[Provided entries]

**config.mk**
```make
export PLATFORM = sky130hd
export DESIGN_NAME = grid_rectangle_placement_table
export DESIGN_NICKNAME = d
export VERILOG_FILES = /design/src/rtl/core/grpt_pkg.sv /design/src/rtl/core/grpt_ram.sv /design/src/rtl/core/grid_rectangle_placement_table.sv
export SDC_FILE = /design/constraint.sdc
export NUM_CORES = 1
export LEC_CHECK = 0
export BUFFER_PORTS_ARGS = -buffer_cell sky130_fd_sc_hd__buf_4
export CORE_AREA = 2 2 246 248
export DETAILED_ROUTE_END_ITERATION = 7
export DIE_AREA = 0 0 248 250
export PLACE_DENSITY = 0.81
export SETUP_SLACK_MARGIN = 0.3
export SLEW_MARGIN = 20
export SYNTH_ARGS = -nofsm -noshare
export SYNTH_HDL_FRONTEND = slang
export SYNTH_HIERARCHICAL = 1
export SYNTH_SLANG_ARGS = --single-unit
```
**constraint.sdc**
```tcl
create_clock -name clk_i -period 6.59 [get_ports clk_i]
set_input_delay 1.318 -clock clk_i [delete_from_list [all_inputs] [get_ports clk_i]]
set_output_delay 1.318 -clock clk_i [all_outputs]
set_load 0.005 [all_outputs]
```
**src/rtl/core/grpt_pkg.sv**
```systemverilog
// shared types and constants of the rectangle placement table
`default_nettype none
package grpt_pkg;

  typedef enum logic [2:0] {
    REQ_ADD    = 3'd0,
    REQ_REMOVE = 3'd1,
    REQ_MOVE   = 3'd2,
    REQ_FIND   = 3'd3,
    REQ_FREE   = 3'd4
  } req_e;

  typedef enum logic [1:0] {
    ST_OK       = 2'd0,
    ST_REJECT   = 2'd1,
    ST_FULL     = 2'd2
  } status_e;

  localparam logic CFG_GRID_W = 1'b0;
  localparam logic CFG_GRID_H = 1'b1;

  typedef struct packed {
    logic [2:0]  req_type;
    logic [15:0] entry_id;
    logic [3:0]  pos_x;
    logic [3:0]  pos_y;
    logic [4:0]  size_x;
    logic [4:0]  size_y;
    logic        rotated;
  } req_t;

  typedef struct packed {
    logic [1:0]  status;
    logic [15:0] out_entry_id;
    logic [3:0]  out_pos_x;
    logic [3:0]  out_pos_y;
    logic [4:0]  out_size_x;
    logic [4:0]  out_size_y;
    logic        out_rotated;
  } rsp_t;

  // one table entry as stored in memory
  typedef struct packed {
    logic [15:0] id;
    logic [3:0]  x;
    logic [3:0]  y;
    logic [4:0]  w;
    logic [4:0]  h;
    logic        rot;
  } entry_t;

  localparam int unsigned EntryW = $bits(entry_t);

  typedef enum logic [2:0] {
    FSM_IDLE,
    FSM_LOOKUP,
    FSM_CHECK,
    FSM_NEXTPOS,
    FSM_DONE
  } fsm_e;

endpackage
`default_nettype wire

```
**src/rtl/core/grpt_ram.sv**
```systemverilog
// generic single-port ram with registered read
`default_nettype none
module grpt_ram #(
  parameter int unsigned Width = 8,
  parameter int unsigned Depth = 16
) (
  input  wire logic                     clk_i,
  input  wire logic                     we_i,
  input  wire logic [$clog2(Depth)-1:0] addr_i,
  input  wire logic [Width-1:0]         wdata_i,
  output logic      [Width-1:0]         rdata_o
);
  logic [Width-1:0] mem_q [Depth];

  always_ff @(posedge clk_i) begin
    if (we_i) begin
      mem_q[addr_i] <= wdata_i;
    end
    rdata_o <= mem_q[addr_i];
  end
endmodule
`default_nettype wire

```
**src/rtl/core/grid_rectangle_placement_table.sv**
```systemverilog
// remove and find take one lookup pass over the table; add and move (once its entry is found) a
// lookup pass and then a check pass; find free a lookup pass and one check pass per candidate
// position; each pass reads one table entry a cycle from a single-port memory, so the entry
// scan sets the rate; one request at a time; results appear for one cycle on done_o and cannot be stalled
// reset: no entry valid, id counter zero, grid 16 by 16; no clearing pass
`default_nettype none
module grid_rectangle_placement_table #(
  parameter int unsigned MaxEntries = 16,
  parameter int unsigned GridMax    = 16
) (
  input  wire logic            clk_i,
  input  wire logic            rst_ni,
  input  wire logic            start,
  output logic                 busy,
  input  wire grpt_pkg::req_t  req_i,
  output logic                 done_o,
  output grpt_pkg::rsp_t       rsp_o,
  input  wire logic            cfg_valid_i,
  output logic                 cfg_ready_o,
  input  wire logic            cfg_index_i,
  input  wire logic [4:0]      cfg_data_i
);
  import grpt_pkg::*;

  localparam int unsigned IdxW = (MaxEntries > 1) ? $clog2(MaxEntries) : 1;
  localparam int unsigned CntW = $clog2(MaxEntries + 1);
  localparam logic [4:0] GridMaxC = (GridMax >= 16) ? 5'd16 : 5'(GridMax);

  fsm_e state_q, state_d;
  req_t req_q;
  logic [4:0] gw_q, gh_q;
  logic [MaxEntries-1:0] valid_q;
  logic [15:0] next_id_q;
  logic [CntW-1:0] cnt_q, cnt_d;
  logic [IdxW-1:0] hit_q;         // slot found by lookup
  logic hit_ok_q;
  logic clash_q;
  logic [3:0] cx_q, cy_q;         // candidate position
  logic [4:0] fw_q, fh_q;         // candidate footprint
  logic [1:0] phase_q;            // 0 lookup, 1 check
  rsp_t rsp_q, rsp_d;
  logic done_q;
  entry_t entry_q;                // copy of the looked-up entry

  logic ram_we;
  logic [IdxW-1:0] ram_addr;
  entry_t ram_wdata, ram_rdata;

  grpt_ram #(.Width(EntryW), .Depth(1 << IdxW)) u_ram (
    .clk_i   (clk_i),
    .we_i    (ram_we),
    .addr_i  (ram_addr),
    .wdata_i (ram_wdata),
    .rdata_o (ram_rdata)
  );

  logic [4:0] egw, egh;
  assign egw = (gw_q > GridMaxC) ? GridMaxC : gw_q;
  assign egh = (gh_q > GridMaxC) ? GridMaxC : gh_q;

  // the entry read last cycle has index cnt_q - 1
  logic [IdxW-1:0] rd_idx;
  logic rd_live;
  assign rd_idx  = IdxW'(cnt_q - CntW'(1));
  assign rd_live = (cnt_q != '0) && valid_q[rd_idx];

  logic [4:0] ow, oh;
  logic [5:0] cx_end, cy_end, ox_end, oy_end;
  logic overlap;
  always_comb begin
    ow = ram_rdata.rot ? ram_rdata.h : ram_rdata.w;
    oh = ram_rdata.rot ? ram_rdata.w : ram_rdata.h;
    cx_end = {2'b0, cx_q} + {1'b0, fw_q};
    cy_end = {2'b0, cy_q} + {1'b0, fh_q};
    ox_end = {2'b0, ram_rdata.x} + {1'b0, ow};
    oy_end = {2'b0, ram_rdata.y} + {1'b0, oh};
    overlap = !((cx_end <= {2'b0, ram_rdata.x}) || (ox_end <= {2'b0, cx_q}) ||
                (cy_end <= {2'b0, ram_rdata.y}) || (oy_end <= {2'b0, cy_q}));
  end

  logic fits_grid;
  assign fits_grid = (fw_q != 5'd0) && (fh_q != 5'd0) &&
                     (cx_end <= {1'b0, egw}) && (cy_end <= {1'b0, egh});

  // footprint check before the check pass (fw/fh known after lookup)
  logic fits_grid_pre;
  assign fits_grid_pre = !(req_q.req_type == REQ_ADD || req_q.req_type == REQ_FREE ||
                           (req_q.req_type == REQ_MOVE && hit_ok_q)) || fits_grid;

  logic free_any;
  logic [IdxW-1:0] free_idx;
  always_comb begin
    free_any = 1'b0;
    free_idx = '0;
    for (int i = MaxEntries - 1; i >= 0; i--) begin
      if (!valid_q[i]) begin
        free_any = 1'b1;
        free_idx = IdxW'(i);
      end
    end
  end

  logic scan_end;
  assign scan_end = (cnt_q == CntW'(MaxEntries));
  logic clash_now;
  assign clash_now = clash_q ||
    (rd_live && overlap && !(req_q.req_type == REQ_MOVE && rd_idx == hit_q));

  // next candidate for the free search
  logic [5:0] nx_end, ny_end;
  assign nx_end = {2'b0, cx_q} + 6'd1 + {1'b0, fw_q};
  assign ny_end = {2'b0, cy_q} + 6'd1 + {1'b0, fh_q};

  always_comb begin
    state_d = state_q;
    cnt_d = cnt_q;
    case (state_q)
      FSM_IDLE: begin
        if (start) begin
          cnt_d = '0;
          state_d = FSM_LOOKUP;
        end
      end
      FSM_LOOKUP, FSM_CHECK: begin
        cnt_d = cnt_q + CntW'(1);
        if (scan_end) state_d = FSM_NEXTPOS;
      end
      FSM_NEXTPOS: begin
        cnt_d = '0;
        state_d = FSM_DONE;
        if (phase_q == 2'd0 && hit_ok_q &&
            (req_q.req_type == REQ_MOVE || req_q.req_type == REQ_FIND)) begin
          state_d = (req_q.req_type == REQ_FIND) ? FSM_DONE : FSM_CHECK;
        end else if (phase_q == 2'd0 && (req_q.req_type == REQ_ADD ||
                                         req_q.req_type == REQ_FREE)) begin
          state_d = FSM_CHECK;
        end else if (phase_q == 2'd1 && req_q.req_type == REQ_FREE && clash_q &&
                     fits_grid) begin
          state_d = FSM_CHECK;
        end
        if (phase_q == 2'd0 && !fits_grid_pre) state_d = FSM_DONE;
      end
      FSM_DONE: state_d = FSM_IDLE;
      default: state_d = FSM_IDLE;
    endcase
  end

  // result of the pass that ends in this cycle
  always_comb begin
    rsp_d = '0;
    rsp_d.status = ST_REJECT;
    case (req_q.req_type)
      REQ_REMOVE: if (hit_ok_q) rsp_d.status = ST_OK;
      REQ_FIND: begin
        if (hit_ok_q) begin
          rsp_d.status = ST_OK;
          rsp_d.out_entry_id = entry_q.id;
          rsp_d.out_pos_x = entry_q.x;
          rsp_d.out_pos_y = entry_q.y;
          rsp_d.out_size_x = entry_q.w;
          rsp_d.out_size_y = entry_q.h;
          rsp_d.out_rotated = entry_q.rot;
        end
      end
      REQ_MOVE: if (phase_q == 2'd1 && !clash_q && fits_grid) rsp_d.status = ST_OK;
      REQ_ADD: begin
        if (phase_q == 2'd1 && !clash_q && fits_grid) begin
          rsp_d.status = free_any ? ST_OK : ST_FULL;
          if (free_any) rsp_d.out_entry_id = next_id_q;
        end
      end
      REQ_FREE: begin
        if (phase_q == 2'd1 && !clash_q && fits_grid) begin
          rsp_d.status = ST_OK;
          rsp_d.out_pos_x = cx_q;
          rsp_d.out_pos_y = cy_q;
        end
      end
      default: ;
    endcase
  end

  always_comb begin
    ram_we = 1'b0;
    ram_addr = IdxW'(cnt_q);
    ram_wdata = ram_rdata;
    if (state_q == FSM_DONE && rsp_q.status == ST_OK) begin
      if (req_q.req_type == REQ_ADD) begin
        ram_we = 1'b1;
        ram_addr = free_idx;
        ram_wdata = '{id: next_id_q, x: req_q.pos_x, y: req_q.pos_y,
                      w: req_q.size_x, h: req_q.size_y, rot: req_q.rotated};
      end else if (req_q.req_type == REQ_MOVE) begin
        ram_we = 1'b1;
        ram_addr = hit_q;
        ram_wdata = entry_q;
        ram_wdata.x = req_q.pos_x;
        ram_wdata.y = req_q.pos_y;
        ram_wdata.rot = req_q.rotated;
      end
    end
    if (state_q == FSM_NEXTPOS || state_q == FSM_IDLE) ram_addr = hit_q;
  end

  always_ff @(posedge clk_i or negedge rst_ni) begin
    if (!rst_ni) begin
      state_q <= FSM_IDLE;
      gw_q <= 5'd16;
      gh_q <= 5'd16;
      valid_q <= '0;
      next_id_q <= '0;
      cnt_q <= '0;
      done_q <= 1'b0;
      phase_q <= 2'd0;
      hit_ok_q <= 1'b0;
      clash_q <= 1'b0;
    end else begin
      state_q <= state_d;
      cnt_q <= cnt_d;
      done_q <= 1'b0;
      if (cfg_valid_i && cfg_ready_o) begin
        if (cfg_index_i == CFG_GRID_W) gw_q <= cfg_data_i;
        else gh_q <= cfg_data_i;
      end
      case (state_q)
        FSM_IDLE: begin
          if (start) begin
            phase_q <= 2'd0;
            hit_ok_q <= 1'b0;
            clash_q <= 1'b0;
          end
        end
        FSM_LOOKUP: begin
          if (!hit_ok_q && rd_live && ram_rdata.id == req_q.entry_id) hit_ok_q <= 1'b1;
        end
        FSM_CHECK: begin
          if (cnt_q != '0) clash_q <= clash_now;
        end
        FSM_NEXTPOS: begin
          clash_q <= 1'b0;
          phase_q <= 2'd1;
        end
        FSM_DONE: begin
          done_q <= 1'b1;
          if (rsp_q.status == ST_OK) begin
            if (req_q.req_type == REQ_ADD) begin
              valid_q[free_idx] <= 1'b1;
              next_id_q <= next_id_q + 16'd1;
            end else if (req_q.req_type == REQ_REMOVE) begin
              valid_q[hit_q] <= 1'b0;
            end
          end
        end
        default: ;
      endcase
    end
  end

  // payload registers
  always_ff @(posedge clk_i) begin
    if (state_q == FSM_IDLE && start) begin
      req_q <= req_i;
      cx_q <= (req_i.req_type == REQ_FREE) ? 4'd0 : req_i.pos_x;
      cy_q <= (req_i.req_type == REQ_FREE) ? 4'd0 : req_i.pos_y;
      fw_q <= (req_i.rotated && req_i.req_type == REQ_ADD) ? req_i.size_y : req_i.size_x;
      fh_q <= (req_i.rotated && req_i.req_type == REQ_ADD) ? req_i.size_x : req_i.size_y;
    end
    if (state_q == FSM_LOOKUP && !hit_ok_q && rd_live &&
        ram_rdata.id == req_q.entry_id) begin
      hit_q <= rd_idx;
      entry_q <= ram_rdata;
      if (req_q.req_type == REQ_MOVE) begin
        fw_q <= req_q.rotated ? ram_rdata.h : ram_rdata.w;
        fh_q <= req_q.rotated ? ram_rdata.w : ram_rdata.h;
      end
    end
    if (state_q == FSM_NEXTPOS) begin
      rsp_q <= rsp_d;
      if (phase_q == 2'd1 && req_q.req_type == REQ_FREE && clash_q) begin
        if (nx_end <= {1'b0, egw}) begin
          cx_q <= cx_q + 4'd1;
        end else begin
          cx_q <= '0;
          cy_q <= cy_q + 4'd1;
          if (ny_end > {1'b0, egh}) fh_q <= 5'd0;  // out of rows, give up
        end
      end
    end
  end

  assign busy = (state_q != FSM_IDLE);
  assign cfg_ready_o = (state_q == FSM_IDLE);
  assign done_o = done_q;
  assign rsp_o = rsp_q;

  assert property (@(posedge clk_i) disable iff (!rst_ni) done_o |-> !busy)
    else $error("result while busy");
  assert property (@(posedge clk_i) disable iff (!rst_ni)
    (state_q == FSM_DONE) |=> done_o)
    else $error("done state without strobe");
  assert property (@(posedge clk_i) disable iff (!rst_ni)
    (start && !busy) |=> busy)
    else $error("accepted request did not start");
endmodule
`default_nettype wire
```
# After elaboration in Yosys (flattened, before gate mapping)
# Memories as Yosys holds them, arrays and structs flattened. A register that Yosys moved wholly into a read port is not among the register bits.
# Cells that the tools add are included.
# Widths: inputs -> output; s select.
dict set report totals {
  reg_bits 187
  word_cells 262
  ramBits 560
  n_memories 1
  output_inout_bits 40
  in_bits 48
}
dict set report op_classes {
  bitwise 4
  addsub 13
  order_cmp 15
  muxes 108
  reduce_logical 69
  n_eq_ne 17
}
# memory depth word_bits read_ports rd_ports_with_merged_regs wr line_no
set memory_table {}
lappend memory_table {u_ram.mem_q 16 35 1 1 1 grpt_ram.sv:13} ;# logic [Width-1:0] mem_q [Depth];
# cell count
set op_table {}
lappend op_table {{$mux 4} 30}
lappend op_table {{$mux 35} 3}
lappend op_table {{$mux 5} 19}
lappend op_table {{$mux 16} 3}
lappend op_table {{$mux 36} 1}
lappend op_table {{$pmux 16 s2} 1}
lappend op_table {{$mux 1} 30}
lappend op_table {{$logic_and 1x1->1} 28}
lappend op_table {{$add 4x5->6} 4}
lappend op_table {{$le 6x4->1} 4}
lappend op_table {{$mux 3} 7}
lappend op_table {{$le 6x5->1} 3}
lappend op_table {{$mux 18} 1}
lappend op_table {{$add 16x1->16 const B} 1}
lappend op_table {{$and 16x16->16} 1}
lappend op_table {{$eq 16x16->1} 1}
lappend op_table {{$not 16->16} 1}
lappend op_table {{$or 16x16->16} 1}
lappend op_table {{$pmux 8 s2} 1}
lappend op_table {{$lt 4x5->1 const B} 3}
lappend op_table {{$pmux 5 s3} 1}
lappend op_table {{$reduce_bool 5->1} 3}
lappend op_table {{$add 5x5->6} 2}
lappend op_table {{$eq 3x2->1 const B} 4}
lappend op_table {{other kinds (32)} 73}

# Logic depth before layout (Yosys ltp)
# Gate-level depths: netlist (run 1).
dict set report logic_depth {
  word_depth 22
  ltp_mapped 15
  mapped_depth_nobuf 15
}

# Cells and area by module
# Netlist (run 1), hierarchy kept.
# module n_inst seq_area_each_um2 area_per_inst_um2 cells_each
set by_module_without_submodules {}
lappend by_module_without_submodules {grpt_ram 1 17516.8 21719.6 915}
lappend by_module_without_submodules {grid_rectangle_placement_table 1 5137.4 10689.0 971}

# Least setup slack after synthesis (run 1)
# Ideal clock, no wire load.
dict set report synth_timing {
  kind {register -> register}
  start {reg state_q[1]}
  end {mem u_ram/mem_q[0][0] (netlist name), enable pin}
  stages_incl_launch_ff 9
  setup_ns 0.471
  path_slack_ns 1.203
  arrival_ns 4.916
  path_buffers 1
  path_cell_list {dfrtp_1 buf_2 nand2_1 or2_2 clkinv_1 nor2_1 a21oi_1 or3b_2 nor3_1}
}
# element line_no
set synth_rtl {}
lappend synth_rtl {{start, declared} grid_rectangle_placement_table.sv:29} ;# fsm_e state_q, state_d;
lappend synth_rtl {{start signal, assigned} grid_rectangle_placement_table.sv:218} ;# state_q <= state_d;
lappend synth_rtl {{$eq 3x3->1} grid_rectangle_placement_table.sv:187} ;# if (state_q == FSM_DONE && rsp_q.status == ST_OK) begin
lappend synth_rtl {{$logic_and 1x1->1} grid_rectangle_placement_table.sv:187}
lappend synth_rtl {{$mux 4} grid_rectangle_placement_table.sv:187}
lappend synth_rtl {{$mux 4 (*)} grid_rectangle_placement_table.sv:202} ;# if (state_q == FSM_NEXTPOS || state_q == FSM_IDLE) ram_addr = hit_q;
lappend synth_rtl {{net ram_addr[2]} grid_rectangle_placement_table.sv:46} ;# logic [IdxW-1:0] ram_addr;
lappend synth_rtl {{end, declared} grpt_ram.sv:13}
# The timed path passes the listed nets; every way through them passes the cells marked *.

# Final worst setup path (run 1)
dict set report layout_timing {
  start {reg state_q[2]}
  end {mem u_ram/mem_q[2][7] (netlist name), enable pin}
}
# The elaborated chain is that of the path after synthesis.

==> impl_metrics.py, run 1 <==
metrics = {
    "logic_synthesis": {
        "synth_enable_flop_cells": 674,
        "yosysTopAreaCellShare_pct": 62.5,
        "synth-main-ff-cell": "sky130_fd_sc_hd__edfxtp_1",
        "synth_fa_ha_area_share_pct": 2.69,
        "netlist_instances": 1886,
        "synthesis.nets": 2000,
        "muxShareOfSynthArea_pct": 12.6,
        "synth.ff_latch_count": 781,
        "ys_types": 79,
        "main_combinational_cell_family_by_area_after_synthesis": "multiplexers",
        "synth_warnings": 6,
        "post_synth.cell_area_avg_um2": 17.2,
        "ys_top_cells_by_area": "sky130_fd_sc_hd__edfxtp_1 (62%), sky130_fd_sc_hd__mux4_2 (9.9%), sky130_fd_sc_hd__dfrtp_1 (4.0%)",
        "synth.cell_area_um2": 32400,
        "ys_seq_area_share_pct": 69.9,
        "synth_largest_area_cell": "sky130_fd_sc_hd__edfxtp_1",
        "synth_xor_xnor_area_share_pct": 1.57,
        "synth-simple-area-share_pct": 5.14,
        "synth_compound_area_share_pct": 5.88,
        "async_reset_ff_share_pct": 6.91,
    },
    "clock_network": {
        "tritoncts": "yes",
        "clk_transition_reported_paths_ns": 0.06,
        "worstSkewPairLatency_ns": 0.63,
        "post_cts_resize_count": 0,
        "ctsRootBufferMaster": "sky130_fd_sc_hd__clkbuf_16",
        "cts_buffer_count": 74,
        "cts.hold.buffers_added": 0,
        "post_cts.repair.setup_buffers": 0,
        "cts.sinks": 781,
        "cts.htree.levels": 3,
        "clock_path_buffers": 3,
    },
    "layout": {
        "area_growth_syn_to_layout_pct": 12.9,
        "drive_above_1_share_pct": 23.6,
        "nets_finish": 2121,
        "num_antenna_cells": 0,
        "stdcell_area_um2": 36600,
    },
    "timing": {
        "setup-violations-final": 0,
        "final.hold.worst_slack_ns": 0.478,
        "timing_hold_violations_final": 0,
        "setup-tns-final_ns": 0,
        "report.final.slew_viol_count": 0,
        "timing.final.crit_share_pct": 80.3,
        "relSlewSlack_pct": 25.8,
        "worstMarginPinSlew_ns": 1.11,
        "rsz_0062_raised_after_global_routing": "false",
        "final.setup.worst_slack_ns": 1.30,
        "finalClockSkew_ns": 0.0300,
        "timing.fmax_mhz": 189,
        "finalCriticalPeriod_ns": 5.29,
    },
    "run_status": {
        "status": "finished, final reports clean",
    },
    "power": {
        "switching_power_mw": 6.34,
        "power_report.internal_total_mw": 11.7,
        "power_frac_clock_pct": 23.3,
        "p_sw_share_pct": 35.2,
        "power.combinational.fraction_pct": 39.5,
        "maximum_vdd_drop_uv": 560,
        "pwr_density_cell_nw_per_um2": 492,
        "totalPowerFinal_mw": 18.0,
        "power_leakage_nw": 12.6,
        "seqPwrFrac_pct": 37.2,
    },
    "grt": {
        "first_global_vias": 18600,
        "grt_pass1_wl_um": 117000,
        "grt_usage_pct": 25.5,
        "grt_max_degree": 89,
        "global_route.overflow_total": 0,
        "antenna_found_initial": 1,
    },
    "worst_setup_path": {
        "critical_path.slowest_cell": "sky130_fd_sc_hd__or3b_2",
        "path_delay_family": "simple AND/OR/NAND/NOR gates",
        "path_cells": "or3b_4 > or3_1 > nor3_4 > buf_4 > a21oi_1 > nor2_1 > a21oi_1 > or3b_2 > nor2_4 > buf_4",
        "startpoint_type": "flip-flop",
        "cp-end-kind": "flip-flop",
        "worst_r2r_startpoint": "state_q[2]$_DFFE_PN0P_",
        "crit_type": "reg -> reg",
        "cp.arrival_ns": 5.56,
        "max_stage_delay_ns": 0.67,
        "data_required_time_at_the_worst_endpoint_ns": 6.85,
        "critical_path_buf_inv_count": 2,
        "ff2ff_setup_slack_ns": 1.30,
        "critPathMaxFanout": 34,
        "critical_path.reg2reg.endpoint": "u_ram/mem_q[2][7]$_DFFE_PP_",
        "r2r.worst_path.cells": 10,
    },
    "drt": {
        "postRouteWirelength_um": 78100,
        "first_pass_iters": 6,
        "wl_per_cell_um": 27.4,
        "ant_nets": 0,
        "dr.first_iter.drc_count": 2197,
        "num_vias": 18300,
        "detail_route.drc_violations": 0,
        "detail_route.vias_per_cell": 6.44,
    },
    "place": {
        "port_buffers": 87,
        "detailedPlacementHpwl_um": 47300,
        "preCtsSetupSlack_ns": 1.52,
        "finalWeightedCongestion": 0.904,
        "detailed_place.area_um2": 34100,
    },
    "floorplan": {
        "row_count": 90,
        "initial_core_utilization_pct": 54.4,
        "die-height_um": 250,
        "die_width_um": 248,
        "fp.coreArea_um2": 59600,
        "die-area_um2": 62000,
        "io_pins": 88,
    },
    "hold_path": {
        "min_path_type": "reg -> reg",
        "hp-start": "u_ram/rdata_o[17]$_DFF_P_",
        "timing.hold.worst_path_depth": 0,
        "worst_hold_endpoint": "entry_q[17]$_DFFE_PP_",
    },
    "job": {
        "maxCapViolCount": 0,
    },
}
[sequential cells by signal, summed over array words and instances, names as in the netlist, 4 cells and up]
register and flops:
u_ram/mem_q 560, req_q 38, rsp_o 37, entry_q 35
u_ram/rdata_o 35, next_id_q 16, valid_q 16, cnt_q 5
fh_q 5, fw_q 5, gh_q 5, gw_q 5
cx_q 4, cy_q 4, hit_q 4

[/Provided entries]

Which lines of the records above contain the word "candidate"? Show each of them.

■ Response:
// lookup pass and then a check pass; find free a lookup pass and one check pass per candidate
  logic [3:0] cx_q, cy_q;         // candidate position
  logic [4:0] fw_q, fh_q;         // candidate footprint
  // next candidate for the free search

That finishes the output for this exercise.